近期，文本到圖像（T2I）生成技術取得了顯著進展，然而現有模型在處理需要豐富世界知識和隱含推理的提示時仍面臨挑戰：這兩者對於在現實場景中生成語義準確、連貫且上下文適宜的圖像至關重要。為填補這一空白，我們引入了WorldGenBench，這是一個旨在系統評估T2I模型世界知識基礎和隱含推理能力的基準，涵蓋人文與自然領域。我們提出了知識清單評分（Knowledge Checklist Score），這是一種結構化指標，用於衡量生成圖像滿足關鍵語義期望的程度。對21個最先進模型的實驗表明，儘管擴散模型在開源方法中領先，但像GPT-4o這樣的專有自迴歸模型展現出更強的推理和知識整合能力。我們的研究結果強調了下一代T2I系統需要具備更深層次的理解和推理能力。

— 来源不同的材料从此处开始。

===== config.mk =====
export PLATFORM = sky130hd
export DESIGN_NAME = spi_config_receiver
export DESIGN_NICKNAME = d
export VERILOG_FILES = /design/src/rtl/spi_config_receiver.sv
export SDC_FILE = /design/constraint.sdc
export NUM_CORES = 1
export LEC_CHECK = 0
export ABC_AREA = 1
export CAP_MARGIN = 20
export CORE_UTILIZATION = 45
export DETAILED_ROUTE_END_ITERATION = 8
export PLACE_DENSITY = 0.66
export SLEW_MARGIN = 0
export SYNTH_ARGS = -nofsm -noshare
export SYNTH_HDL_FRONTEND = slang
export SYNTH_SLANG_ARGS = --single-unit

===== constraint.sdc =====
create_clock -name clk_i -period 2.7 [get_ports clk_i]
set_input_delay 0.81 -clock clk_i [delete_from_list [all_inputs] [get_ports clk_i]]
set_output_delay 0.81 -clock clk_i [all_outputs]
set_load 0.01 [all_outputs]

項目頁面：https://dwanzhang-ai.github.io/WorldGenBench/{https://dwanzhang-ai.github.io/WorldGenBench/}

English

Recent advances in text-to-image (T2I) generation have achieved impressive results, yet existing models still struggle with prompts that require rich world knowledge and implicit reasoning: both of which are critical for producing semantically accurate, coherent, and contextually appropriate images in real-world scenarios. To address this gap, we introduce WorldGenBench, a benchmark designed to systematically evaluate T2I models' world knowledge grounding and implicit inferential capabilities, covering both the humanities and nature domains. We propose the Knowledge Checklist Score, a structured metric that measures how well generated images satisfy key semantic expectations. Experiments across 21 state-of-the-art models reveal that while diffusion models lead among open-source methods, proprietary auto-regressive models like GPT-4o exhibit significantly stronger reasoning and knowledge integration. Our findings highlight the need for deeper understanding and inference capabilities in next-generation T2I systems. Project Page: https://dwanzhang-ai.github.io/WorldGenBench/{https://dwanzhang-ai.github.io/WorldGenBench/}